The acceptance of a therapy protocol by the critical care team (nurses as well as physicians) is a prerequisite for its successful implementation. Although this issue was not addressed in this study, data from the literature dealing with strategies of change management confirm this [33]. The complexity of critical care recommends therapeutic interventions that are easy to perform with a high level of safety and reproducibility. A computer assisted approach can fulfil these criteria. A recent published study comparing a paper-based with software driven protocol confirms the superiority of a computer assisted protocol in terms of sustained GC. However, the frequency of BG measurement increased nearly two-fold [26]. In our study the average interval between measurements was 2.02 hours. About 4 % of measurements were not plausible, resulting in the device recommending a repeat measurement and increasing the nurse workload. Although the implementation of SGC was on most ICUs associated with an increased workload for nurses, compared to their normal practice they evaluated improved effectiveness with the SGC highly positively, and mainly reported increased safety with respect to making mistakes when controlling the blood glucose in their patients. As the median stay in the study was only 2.9 days, frequent measurements might have been due to an unstable metabolism and insulin sensitivity in the early phase of critical illness. Further investigation of this device in patients with a long stay in the ICU is needed.

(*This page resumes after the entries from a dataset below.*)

From an optimization exercise on the open Yosys and OpenROAD flow, aimed at small area; shortcuts taken in it are not production practice. The RTL was checked by simulation tests, not by an equivalence proof against the original design. No driver is modelled on the clock port, so clocking that relies on it looks cheaper here than on a real chip. No activity file was given, so power comes from the tool's default toggle rates.

Setup of before:
Design lcd_ctrl, start of the top module:
module lcd_ctrl(clk, rst, rq_valid, rq_data, rq_ready, status, map_pixel, map_raw, adc_req, adc_ack, adc_data, lcd_cs, lcd_cd, lcd_sclk, lcd_mosi);
==> flow/config.mk <==
export PLATFORM = sky130hd
export DESIGN_NAME = lcd_ctrl
export DESIGN_NICKNAME = lcd_ctrl
export VERILOG_FILES = /design/flow/design.v
export SDC_FILE = /design/flow/constraint.sdc
export NUM_CORES = 4
export LEC_CHECK = 0
export ABC_AREA = 1
export CAP_MARGIN = 20
export CORE_MARGIN = 2
export CORE_UTILIZATION = 40
export SLEW_MARGIN = 20
==> flow/constraint.sdc <==
create_clock -name core_clock -period 20.0 [get_ports {clk}]
set_input_delay 4.0000 -clock core_clock [delete_from_list [all_inputs] [get_ports {clk}]]
set_output_delay 4.0000 -clock core_clock [all_outputs]
set_load 0.01 [all_outputs]
standard.sh (not shown) runs the stock make flow with config.mk's settings and CLKGATE_MAP_FILE= SYNTH_SCRIPT=/design/flow/synth_recipe.tcl, a recipe that flattens the netlist after the stock synthesis.
==> flow/flow/run.sh <==
#!/bin/bash
# Layout flow: the standard ORFS flow (standard.sh: unchanged synthesis,
# floorplan, power grid, tap cells, placement, routing), with three layout
# choices changed:
#  - after synthesis, the logic between the registers is mapped again with an
#    area-oriented ABC script (flow/remap.py, flow/remap.abc); the registers
#    keep the standard synthesis's instances, names and cell types;
#  - the input and output port buffers are sky130_fd_sc_hd__buf_1 cells
#    (buffer_ports -buffer_cell), the smallest buffer;
#  - clock tree synthesis uses sky130_fd_sc_hd__clkbuf_8 buffers and inserts
#    no dummy loads (clock_tree_synthesis -dont_use_dummy_load).
# Logs, one per tool run, in the work folder: flow_synth.log (standard.sh
# synth), flow_remap.log (Yosys/ABC re-mapping), flow_finish.log (standard.sh
# to the end); each ORFS step also writes its full log under orfs/logs/.
set -euo pipefail
cd "$(dirname "$0")/.."
export BUFFER_PORTS_ARGS="-buffer_cell sky130_fd_sc_hd__buf_1"
export CTS_ARGS="-sink_clustering_enable -repair_clock_nets -dont_use_dummy_load -buf_list sky130_fd_sc_hd__clkbuf_16 -sink_clustering_size 40 -sink_clustering_max_diameter 200"
bash standard.sh synth > flow_synth.log 2>&1
R=orfs/results/${FLOW_PLATFORM}/lcd_ctrl/base
LIB=${FLOW_HOME}/platforms/${FLOW_PLATFORM}/lib/sky130_fd_sc_hd__tt_025C_1v80.lib
YOSYS=${FLOW_HOME}/../tools/install/yosys/bin/yosys
cp $R/1_2_yosys.v flow_synth_netlist.v
python3 flow/remap.py "$LIB" "${FLOW_HOME}/platforms/${FLOW_PLATFORM}/config.mk" flow_synth_netlist.v flow_remap.v flow/remap.abc > flow_remap.ys
$YOSYS -l flow_remap.log -q -s flow_remap.ys > /dev/null 2>&1
# keep only the top module (the flip-flop and tie cells are library cells)
python3 - <<'PY'
import re
s = open('flow_remap.v.all').read()
m = re.search(r'^module lcd_ctrl\b.*?^endmodule', s, re.S | re.M)
open('flow_remap.v', 'w').write(m.group(0) + '\n')
PY
cp flow_remap.v $R/1_2_yosys.v
rm -f $R/1_synth.odb $R/1_synth.sdc
bash standard.sh finish > flow_finish.log 2>&1
test -f out/final.def
Other scripts of this flow, unchanged in this note and not shown: flow/flow/remap.abc, flow/flow/remap.py
Here is what was changed in the inputs of after compared with before.
-- flow/flow/run.sh --
<<< before, line 16
cd "$(dirname "$0")/.."
export BUFFER_PORTS_ARGS="-buffer_cell sky130_fd_sc_hd__buf_1"
export CTS_ARGS="-sink_clustering_enable -repair_clock_nets -dont_use_dummy_load -buf_list sky130_fd_sc_hd__clkbuf_16 -sink_clustering_size 40 -sink_clustering_max_diameter 200"
bash standard.sh synth > flow_synth.log 2>&1
R=orfs/results/${FLOW_PLATFORM}/lcd_ctrl/base
>>> after, line 16
cd "$(dirname "$0")/.."
export BUFFER_PORTS_ARGS="-buffer_cell sky130_fd_sc_hd__buf_1"
export CTS_ARGS="-sink_clustering_enable -repair_clock_nets -dont_use_dummy_load -buf_list sky130_fd_sc_hd__clkbuf_8"
bash standard.sh synth > flow_synth.log 2>&1
R=orfs/results/${FLOW_PLATFORM}/lcd_ctrl/base
Results
Diff before..after | I/O pin count | unchanged. | power of the combinational group | before vs after | ≈ equal |. before -> after: critical path's largest stage delay flat. Per the comparison of after with before, width of the die closely matched the old numbers; post-route total power fell 7.6%; worst-case hold slack went down by 0.0041 ns. Diff before..after | area occupied by multi-input gates | unchanged. Relative to before, the post-synthesis to final-layout area growth of after is lower by 1.9 points. Non-clock buffer count: before vs after identical.

re-timing with driven ports:
Ports are ideal in the flow. The routed layouts listed here were re-timed in OpenROAD.
Step 1 (the two cells are an assumption about what drives the block):
set clk [get_ports {clk}]
set_driving_cell -lib_cell sky130_fd_sc_hd__clkbuf_16 $clk
set_driving_cell -lib_cell sky130_fd_sc_hd__buf_2 [delete_from_list [all_inputs] $clk]
Step 2 times the ports against the registers' clock, not the clock port: input delays grow and output delays shrink by t, the midpoint of the rising clock arrivals with the driver on.
Slacks: ideal ports / drivers / drivers and shift; pairs: ideal ports / drivers.
run | shift t [ns] | setup WS [ns] | worst slew at a driven data input, ns | cell pins on the clock port's net
before | 0.475 | 11.193 / 11.145 / 11.415 | 0.04 | 1
after | 0.504 | 11.174 / 11.132 / 11.409 | 0.04 | 1
After both steps every run listed still meets setup and hold.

A limitation of our study is the use of different technologies for BG monitoring, including point-of-care, blood gas and central laboratory analyzers. However, the study was a pragmatic one designed to test SGC under routine conditions and this just emulates the routine practices in the ICUs and confirms the SGC performance in routine conditions. The same applies for the sampling sites for the measurement of BG. A potential future application of this system will be its connection to continuous glycaemic sensors. Feasibility studies have already shown a good performance of the eMPC algorithm in such an application [34].

Conclusions

The Space GlucoseControl system with integrated eMPC algorithm has under routine conditions exhibited its suitability for blood glucose control in critically ill medical and surgical patients. Similarly, very low incidence of hypoglycaemias (0.2 %), acceptance of various nutritional protocols and only 0.4 % of recommendations not accepted by the user demonstrate its usefulness for routine blood glucose management under different ICU settings. It remains to be elucidated which cohort of patients (medical or surgical, type of surgery, type of nutrition, duration of stay, etc.) would benefit most from the application of the SGC.